» **REQUIRED WORK**
Only those lines in the data below from the line containing "- Setup repair after" through the line containing "Fin util: 0.705", both included, should be restated word for word.

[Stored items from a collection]
===== src/rtl/mesm6_defines.sv =====
// Shared front-panel definitions for the MESM-6 panel blocks.
// Holds the segment bit positions, the hex-to-seven-segment table
// (gfedcba, active-high) and the per-slot scan state type.
// No ports: package only.
package mesm6_defines;

  localparam int SEG_A  = 0;
  localparam int SEG_B  = 1;
  localparam int SEG_C  = 2;
  localparam int SEG_D  = 3;
  localparam int SEG_E  = 4;
  localparam int SEG_F  = 5;
  localparam int SEG_G  = 6;
  localparam int SEG_DP = 7;

  localparam logic [7:0] SEG_ALL_OFF = 8'hFF;

  // Entry n is the glyph for nibble n; listed F down to 0 because the
  // concatenation fills the packed array from the top index.
  localparam logic [15:0][6:0] HEX7_TABLE = {
    7'h71, 7'h79, 7'h5E, 7'h39, 7'h7C, 7'h77, 7'h6F, 7'h7F,
    7'h07, 7'h7D, 7'h6D, 7'h66, 7'h4F, 7'h5B, 7'h06, 7'h3F
  };

  typedef enum logic {
    ST_BLANK = 1'b0,
    ST_ON    = 1'b1
  } slot_state_e;

  function automatic logic [6:0] hex7(input logic [3:0] nib);
    return HEX7_TABLE[nib];
  endfunction

endpackage


===== src/rtl/mesm6_hex7seg.sv =====
// Combinational nibble to seven-segment decoder.
// Ports:
//   nibble  in  4  hex value
//   seg     out 7  segments gfedcba, active-high
module mesm6_hex7seg
  import mesm6_defines::*;
(
  input  logic [3:0] nibble,
  output logic [6:0] seg
);

  assign seg = hex7(nibble);

endmodule


===== src/rtl/mesm6_panel_display.sv =====
// MESM-6 front-panel display driver. Time-multiplexes DIGITS hex digits
// onto a common-anode seven-segment array, with blanking at the start of
// every digit slot and 16-level PWM brightness. New frames are offered
// through a valid/ready handshake into a one-deep pending buffer and only
// become visible at a frame boundary.
//
// state  | meaning
// -------+---------------------------------------------------------
// BLANK  | first BLANK_CYCLES cycles of a slot, every digit off
// ON     | rest of the slot, current digit driven under PWM gating
//
// Ports:
//   clk         in   system clock
//   rst_n       in   asynchronous active-low reset
//   load_valid  in   new frame offered
//   load_ready  out  pending buffer empty
//   load_data   in   4*DIGITS hex nibbles, digit 0 in the low nibble
//   load_dp     in   DIGITS decimal points, 1 = lit
//   brightness  in   duty level 0..15, sampled at slot wrap
//   seg_out     out  active-low segments, [7] = dp
//   dig_out     out  active-low digit enables
module mesm6_panel_display
  import mesm6_defines::*;
#(
  parameter int DIGITS       = 8,
  parameter int PRESCALE     = 65000,
  parameter int BLANK_CYCLES = 64
) (
  input  logic                  clk,
  input  logic                  rst_n,
  input  logic                  load_valid,
  output logic                  load_ready,
  input  logic [4*DIGITS-1:0]   load_data,
  input  logic [DIGITS-1:0]     load_dp,
  input  logic [3:0]            brightness,
  output logic [7:0]            seg_out,
  output logic [DIGITS-1:0]     dig_out
);

  localparam int IDX_W  = (DIGITS > 1) ? $clog2(DIGITS) : 1;
  localparam int SLOT_W = $clog2(PRESCALE);

  localparam logic [SLOT_W-1:0] SLOT_LAST  = SLOT_W'(PRESCALE - 1);
  localparam logic [SLOT_W-1:0] BLANK_LAST = SLOT_W'(BLANK_CYCLES - 1);
  localparam logic [IDX_W-1:0]  IDX_LAST   = IDX_W'(DIGITS - 1);
  localparam logic [DIGITS-1:0] ONE_HOT    = DIGITS'(1);

  logic [SLOT_W-1:0]   slot_cnt;
  logic [IDX_W-1:0]    idx;
  logic [3:0]          pwm_cnt;
  logic [3:0]          bri_q;
  logic [4*DIGITS-1:0] act_data;
  logic [DIGITS-1:0]   act_dp;
  logic [4*DIGITS-1:0] pend_data;
  logic [DIGITS-1:0]   pend_dp;
  logic                pend_valid;
  // Set once the first real frame reaches the active buffer; keeps the
  // panel dark until then even though bri_q starts tracking at slot wrap.
  logic                frame_valid;
  slot_state_e         state;

  logic                slot_wrap;
  logic                frame_wrap;
  logic [3:0]          cur_nib;
  logic [6:0]          cur_seg7;
  logic [7:0]          seg_on;

  assign slot_wrap  = (slot_cnt == SLOT_LAST);
  assign frame_wrap = slot_wrap && (idx == IDX_LAST);
  assign load_ready = !pend_valid;

  assign cur_nib = act_data[{idx, 2'b00} +: 4];

  mesm6_hex7seg u_hex7seg (
    .nibble (cur_nib),
    .seg    (cur_seg7)
  );

  always_comb begin
    seg_on                = '0;
    seg_on[SEG_G:SEG_A]   = cur_seg7;
    seg_on[SEG_DP]        = act_dp[idx];
  end

  always_ff @(posedge clk or negedge rst_n) begin
    if (!rst_n) begin
      slot_cnt    <= '0;
      idx         <= '0;
      pwm_cnt     <= '0;
      bri_q       <= '0;
      act_data    <= '0;
      act_dp      <= '0;
      pend_data   <= '0;
      pend_dp     <= '0;
      pend_valid  <= 1'b0;
      frame_valid <= 1'b0;
    end else begin
      pwm_cnt <= pwm_cnt + 4'd1;

      if (slot_wrap) begin
        slot_cnt <= '0;
        bri_q    <= brightness;
        idx      <= (idx == IDX_LAST) ? '0 : idx + IDX_W'(1);
      end else begin
        slot_cnt <= slot_cnt + SLOT_W'(1);
      end

      // A full pending buffer blocks new loads, so swap and accept can
      // never both happen on one cycle; a load on the boundary with an
      // empty buffer waits for the next boundary.
      if (frame_wrap && pend_valid) begin
        act_data    <= pend_data;
        act_dp      <= pend_dp;
        pend_valid  <= 1'b0;
        frame_valid <= 1'b1;
      end else if (load_valid && !pend_valid) begin
        pend_data  <= load_data;
        pend_dp    <= load_dp;
        pend_valid <= 1'b1;
      end
    end
  end

  // state tracks the phase of the current slot_cnt; outputs are a
  // registered image of that phase, hence the one-cycle output lag.
  always_ff @(posedge clk or negedge rst_n) begin
    if (!rst_n) begin
      state   <= ST_BLANK;
      seg_out <= SEG_ALL_OFF;
      dig_out <= '1;
    end else begin
      case (state)
        ST_BLANK: begin
          seg_out <= SEG_ALL_OFF;
          dig_out <= '1;
          if (slot_cnt == BLANK_LAST) begin
            state <= ST_ON;
          end
        end
        ST_ON: begin
          seg_out <= ~seg_on;
          dig_out <= (frame_valid && (pwm_cnt < bri_q)) ? ~(ONE_HOT << idx) : '1;
          if (slot_wrap) begin
            state <= ST_BLANK;
          end
        end
        default: begin
          state   <= ST_BLANK;
          seg_out <= SEG_ALL_OFF;
          dig_out <= '1;
        end
      endcase
    end
  end

endmodule

===== config.mk =====
export PLATFORM = sky130hd
export DESIGN_NAME = mesm6_panel_display
export DESIGN_NICKNAME = d
export VERILOG_FILES = /design/src/rtl/mesm6_defines.sv /design/src/rtl/mesm6_hex7seg.sv /design/src/rtl/mesm6_panel_display.sv
export SDC_FILE = /design/constraint.sdc
export NUM_CORES = 1
export LEC_CHECK = 0
export CAP_MARGIN = 40
export CORE_MARGIN = 2
export CORE_UTILIZATION = 55
export DETAILED_ROUTE_END_ITERATION = 10
export HOLD_SLACK_MARGIN = 0.15
export PLACE_DENSITY = 0.78
export SLEW_MARGIN = 20
export SYNTH_ARGS = -nofsm -noshare
export SYNTH_HDL_FRONTEND = slang
export SYNTH_HIERARCHICAL = 1
export SYNTH_SLANG_ARGS = --single-unit

===== constraint.sdc =====
create_clock -name clk -period 4 [get_ports clk]
set_input_delay 0.8 -clock clk [delete_from_list [all_inputs] [get_ports clk]]
set_output_delay 0.8 -clock clk [all_outputs]
set_load 0.02 [all_outputs]

* Word-level counts from Yosys, hierarchy flattened
Memories as Yosys holds them, arrays and structs flattened. Index checks and enable logic that the tools add are counted.
Storage, ports and cells: flip-flop bits (word level) 126, bits in latches 0, bits in writable memories 0, ROM bits 112, bits of input ports 47, output and inout bits 17, memories 1
Memories:
- (no name shown) | depth 16, bits a word 7, read ports 1, clocked after Yosys merged registers in 0, wr ports 0, RTL line mesm6_defines.sv:31 | return HEX7_TABLE[nib];
Operators by class: $add $sub $neg 3, multipliers 0, div/mod/pow operators 0, $lt $le $gt $ge 3, equality and inequality tests 3, shift-type cells 2, muxes and demuxes 13, bitwise gates (word level) 4, reduce and logical (&&, ||, !) cells 7
Operators with widths (count):
- 8-bit case mux with 2 select lines | 2
- 32-bit by 6-bit indexed part select with 4-bit output | 1
- 16-bit by 1-bit adder with 16-bit output (second input constant) | 1
- 16-bit equality test (second input constant) | 1
- 16-bit by 6-bit equality test with 1-bit output (second input constant) | 1
- 16-bit two-way mux | 1
- 8-bit inverter | 2
- 8-bit two-way mux | 1
- 1-bit by 3-bit << shifter with 8-bit output (first input constant) | 1
- 7-bit two-way mux | 1
- 4-bit by 5-bit < comparator with 1-bit output (second input constant) | 1
- 1-bit two-way mux | 5
- 4-bit by 1-bit adder with 4-bit output (second input constant) | 1
- 1-bit logical AND | 4
- 3-bit by 4-bit < comparator with 1-bit output (second input constant) | 1
- 4-bit < comparator | 1
- 3-bit by 1-bit adder with 3-bit output (second input constant) | 1
- 1-bit binary-select mux with 3-bit select | 1
- 3-bit equality test (second input constant) | 1
- 3-bit two-way mux | 1
- 1-bit inverter | 2
- 1-bit case mux with 2 select lines | 1
- 2-bit AND reduction | 1
- 2-bit nonzero test | 1
- 1-bit logical NOT | 1

* Longest topological paths before layout
Gate-level depths: netlist of the first run.
word-level depth 5, mapped depth 9, depth with buffers taken out 8

* Modules after synthesis
The synthesis of the first run kept the hierarchy.
By module, submodules not included:
- mesm6_panel_display | times used 1, cells an instance 365, area an instance 5283.8 µm², seq. area each 3173.0 µm²
- mesm6_hex7seg | times used 1, cells an instance 33, area an instance 290.3 µm², seq. area each 0.0 µm²

* Worst setup path before layout of the first run
No wires, ideal clock.
path kind register -> register, from register idx[0], to register seg_out[3], setup time 0.063 ns, arrival time 2.324 ns, path slack 1.614 ns, stages on the path, launching flop included 10, path buffers 1, path through dfrtp_1 buf_2 mux4_2 nand2_1 nand2_1 inv_1 ha_1 inv_1 mux4_1 nand2_1
Between the ends: cells in the longest elaborated chain, start to end 5
Ends and longest elaborated chain:
- start: declaration | RTL line mesm6_panel_display.sv:49 | logic [IDX_W-1:0] idx;
- start signal: assignment | RTL line mesm6_panel_display.sv:103 | idx <= (idx == IDX_LAST) ? '0 : idx + IDX_W'(1);
- 32-bit by 6-bit indexed part select with 4-bit output | RTL line mesm6_panel_display.sv:72 | assign cur_nib = act_data[{idx, 2'b00} +: 4];
- net cur_nib[1] | RTL line mesm6_panel_display.sv:64 | logic [3:0] cur_nib;
- memory 16 x 7 bit
- 7-bit two-way mux (implied by the code) | RTL line mesm6_defines.sv:31
- net cur_seg7[3] | RTL line mesm6_panel_display.sv:65 | logic [6:0] cur_seg7;
- 8-bit inverter | RTL line mesm6_panel_display.sv:141 | seg_out <= ~seg_on;
- 8-bit case mux with 2 select lines | RTL line mesm6_panel_display.sv:132 | case (state)
- end signal: assignment | RTL line mesm6_panel_display.sv:141
- end: declaration | RTL line mesm6_panel_display.sv:36 | output logic [7:0] seg_out,
The timed path passes the listed nets, and every way through them passes these cells. The select of a mux whose other input is x is not followed. A chain may end at the register's enable or synchronous reset.

* Final worst setup path of the first run
Ends and elaborated chain as after synthesis.

==> metrics list, run 1 <==
- Yosys mapped the design onto 45 distinct sky130hd cell types.
- The pre-antenna-repair detailed-routing pass consisted of 4 iterations.
* Post-synthesis register bit count: 126
- Portion of the clock cycle consumed by the worst path in the final layout: 0.681
* Vias per inst: 5.49
* Fin Setup TNS: 0 ns
* Final max-slew violation count: 0
* Worst setup path endpoint: seg_out[3]
- Setup repair bufs after CTS: 0
- Core region area: 9820 um2
- Commonest cells after routing, fill and taps aside: sky130_fd_sc_hd__dfrtp_1, sky130_fd_sc_hd__mux2_2, sky130_fd_sc_hd__clkdlybuf4s50_1, sky130_fd_sc_hd__nand2_1, sky130_fd_sc_hd__ha_1
- The floorplan has 36 rows.
- Worst setup EP type: flip-flop
* Placed wire-length estimate: 7050 um
- Outcome: finished clean
- The initial utilization of the core area, before any placement, comes to 0.568.
- Of all flip-flops after synthesis, the portion carrying an async set or reset was 1.00.
- For this design the ratio of total power to cell area is 435 nW/um2.
- Leaving out fill and tap cells, the most frequent cell in the layout is sky130_fd_sc_hd__dfrtp_1.
* Ant diodes: 0
- Max Cap Violations: 0
- For this run, the total global-route usage over all layers was measured as 0.211.
* Count of unresolved DRC violations after routing: 0
- From left edge to right edge, the die measures 105 um.
* Worst-case headroom to the max-slew limit: 0.487
- Count of synthesis-stage warnings from yosys: 6
- Max VDD drop: 0.000304 V
- Critical path peak fanout: 14
- Entering global routing, the biggest net connects 69 pins.
* Vertical die dimension: 105 um
* Reg-to-reg slack, setup: 1.27 ns
- From synthesis to final layout, the design area changed by 24.2%.
- Post-CTS repair changed the size of 0 cells.
* First-pass GRT wire length: 17900 um
* Reg clk slew, reported paths: 0.06 ns
* Leakage power of the design: 3.11 nW
* Clk_lat worst skew: 0.52 ns
- Hold WC Path Type: reg2reg
* # IOs: 64
- Reg2reg end: seg_out[3]
* Primary flip-flop cell chosen by synthesis mapping: sky130_fd_sc_hd__dfrtp_1
- The number of global-route vias before repair is 3521.
* Mapped Area: 5570 um2
- The layout has 698 filler cells.
- Remaining antenna violation count after routing: 0
- Buffer depth of the longest clock path: 2
- Setup repair after global routing left no endpoint under its margin.
* Slew @ Worst Pin: 0.770 ns
* Fraction of layout instances using a drive strength above 1: 0.328
- Iter 0 DRT Violations: 157
* Gate Count Post-Synth: 398
* Layout Nets: 533
- In this run, CTS created clock tree buffers numbering 17.
- Highest clock rate: 367 MHz
- For this run the aggregate overflow at the end of global routing stands at 0.
- Count of endpoints failing hold in the final timing report: 0
- Buffers placed on the I/O ports in this run total 63.
- Final number of setup-violating endpoints: 0
- Critical Path AT: 3.18 ns
- The synthesized design contains 0 enable-type register cells.
- Clock tree synthesis found a total of 126 sinks.
- Synthesized Nets: 463
* Time the final worst path needs with I/O delays and setup: 2.73 ns
- Die Footprint: 11000 um2
- The number of antenna violations at the first check in global routing came to 0.
* Final worst clock skew: 0.00512 ns
- Root buffer selected by CTS: sky130_fd_sc_hd__clkbuf_8
- Total Wirelength: 10600 um
* Proportion of synthesized chip area in sequential cells: 0.569
- In this run the mean area of a mapped cell was 14.0 um2.
- Measured in cells, the most critical reg-to-reg path has a length of 8.
- The worst setup path is launched from a flip-flop.
- The detailed router placed 3369 vias in this run.
* Fin util: 0.705
- Routability congestion estimate from global placement: 0.758
- Crit path kind: reg2reg
- The worst register-to-register path begins at idx[0].
- TritonCTS built the clock tree.
- The H-tree was split into 4 levels.
- In the final routed layout, each cell accounts on average for 17.2 um.
* Worst setup path startpoint: idx[0]
- STA puts the critical path data required time at 4.45 ns.
logic make-up after synthesis:
family	count (synthesis)	share of synthesized area
flops	126	0.569
fa+ha+maj	18	0.0404
mux	100	0.225
simple gates	91	0.0936
compound gates	20	0.0240
xor+xnor	12	0.0189
buf+inv	31	0.0287
repair_timing:
action,in CTS,in global routing
hold buffers,0,1
endpoints found under the setup margin,0,0
endpoints found under the hold margin,0,2
cell type report:
cell class,instances,area (um2),area share
Inverter,14,52.6,0.00759
Clock buffer,18,428,0.0618
Clock inverter,14,166,0.0240
Multi-Input combinational cell,241,2250,0.325
Sequential cell,126,3170,0.458
Timing Repair Buffer,68,688,0.0994
Tap cell,133,166,0.0240
registers in the layout (all words and copies together), names as in the netlist:
signal and count:
frame_valid 1, slot_cnt 16, pend_valid 1, pend_data 32, pwm_cnt 4, dig_out 8
state 1, seg_out 8, idx 3, bri_q 4, pend_dp 8, act_dp 8
act_data 32
synth_stat cells (4+ instances only):
master	n	area [um2]
sky130_fd_sc_hd__dfrtp_1	110	2750
sky130_fd_sc_hd__mux2_2	86	968
sky130_fd_sc_hd__nand2_1	30	113
sky130_fd_sc_hd__ha_1	18	225
sky130_fd_sc_hd__dfstp_2	16	420
sky130_fd_sc_hd__inv_1	13	48.8
sky130_fd_sc_hd__nand4_1	11	68.8
sky130_fd_sc_hd__mux4_2	10	225
sky130_fd_sc_hd__nor2_1	10	37.5
sky130_fd_sc_hd__nand3_1	9	45.0
sky130_fd_sc_hd__clkbuf_1	7	26.3
sky130_fd_sc_hd__xor2_1	7	61.3
sky130_fd_sc_hd__a21oi_1	5	25.0
sky130_fd_sc_hd__buf_2	5	25.0
sky130_fd_sc_hd__buf_6	5	56.3
sky130_fd_sc_hd__xnor2_1	5	43.8
sky130_fd_sc_hd__and3_1	4	25.0
sky130_fd_sc_hd__o211ai_1	4	30.0
sky130_fd_sc_hd__o21ai_0	4	20.0
how the worst min path moves through the flow:
stage           startpoint          end  cells past startpoint
6_report        pwm_cnt[0]   pwm_cnt[0]                      1
3_3_place_gp   slot_cnt[0]  slot_cnt[0]                      1
2_1_floorplan  slot_cnt[0]  slot_cnt[0]                      1
5_1_grt        slot_cnt[0]  slot_cnt[0]                      1
3_5_place_dp   slot_cnt[0]  slot_cnt[0]                      1
4_1_cts              rst_n  act_data[2]                      1
layer usage:
layer,global-route usage,wire (um)
met2,0.336,5240
met1,0.282,4690
met4,0.0914,223
met5,0,0
met3,0.0443,418
report_power, final:
part,internal [W],switching [W],total (W)
sequential,0.00133,0.0000283,0.00135
clock,0.000963,0.000566,0.00153
combinational,0.0000800,0.0000457,0.000126
total,0.00237,0.000640,0.00301
through the flow:
| stage | area, um2 | hold slack, ns | power, W | setup WS [ns] | std cells |
|---|---|---|---|---|---|
| after global placement | 6290 | 0.438 | 0.00149 | 1.33 | 580 |
| after detailed placement | 6290 | 0.454 | 0.00150 | 1.28 | 580 |
| after floorplan | 5570 | 0.425 | 0.00141 | 1.61 | 398 |
| after global routing | 6920 | 0.490 | 0.00311 | 1.06 | 614 |
| final | 6920 | 0.470 | 0.00301 | 1.27 | 614 |
| after CTS | 6890 | 0.416 | 0.00303 | 1.26 | 612 |
worst max-delay path, stage by stage (launching register included):
cell                      delay (ns)
sky130_fd_sc_hd__dfrtp_1        0.84
sky130_fd_sc_hd__mux4_2         0.59
sky130_fd_sc_hd__nand2_1        0.08
sky130_fd_sc_hd__nand2_1        0.13
sky130_fd_sc_hd__inv_1          0.15
sky130_fd_sc_hd__ha_1           0.25
sky130_fd_sc_hd__inv_1          0.07
sky130_fd_sc_hd__mux4_1         0.48
sky130_fd_sc_hd__nand2_1        0.08
No activity file was read; power rests on OpenSTA's default activity.
==> run 2: changes to the inputs <==
Settings changed: CORE_UTILIZATION 55 to 50, PLACE_DENSITY 0.78 to 0.75.
Clock period 4 ns to 2.5 ns, I/O delays scaled along.
==> run 2 against run 1 <==
Effect of this change: critical path depth is the same; sequential share of layout area shrank 0.18 points; global-route usage shrank 1.1 points; total power grew 50%; clock power grew 41%; final cell count grew 2.4%; sequential cell count is the same; worst setup slack lost 1.1 ns; wire length grew 2.0%; critical endpoint unchanged.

» **ANSWER BOX**
- Setup repair after global routing left no endpoint under its margin.
* Slew @ Worst Pin: 0.770 ns
* Fraction of layout instances using a drive strength above 1: 0.328
- Iter 0 DRT Violations: 157
* Gate Count Post-Synth: 398
* Layout Nets: 533
- In this run, CTS created clock tree buffers numbering 17.
- Highest clock rate: 367 MHz
- For this run the aggregate overflow at the end of global routing stands at 0.
- Count of endpoints failing hold in the final timing report: 0
- Buffers placed on the I/O ports in this run total 63.
- Final number of setup-violating endpoints: 0
- Critical Path AT: 3.18 ns
- The synthesized design contains 0 enable-type register cells.
- Clock tree synthesis found a total of 126 sinks.
- Synthesized Nets: 463
* Time the final worst path needs with I/O delays and setup: 2.73 ns
- Die Footprint: 11000 um2
- The number of antenna violations at the first check in global routing came to 0.
* Final worst clock skew: 0.00512 ns
- Root buffer selected by CTS: sky130_fd_sc_hd__clkbuf_8
- Total Wirelength: 10600 um
* Proportion of synthesized chip area in sequential cells: 0.569
- In this run the mean area of a mapped cell was 14.0 um2.
- Measured in cells, the most critical reg-to-reg path has a length of 8.
- The worst setup path is launched from a flip-flop.
- The detailed router placed 3369 vias in this run.
* Fin util: 0.705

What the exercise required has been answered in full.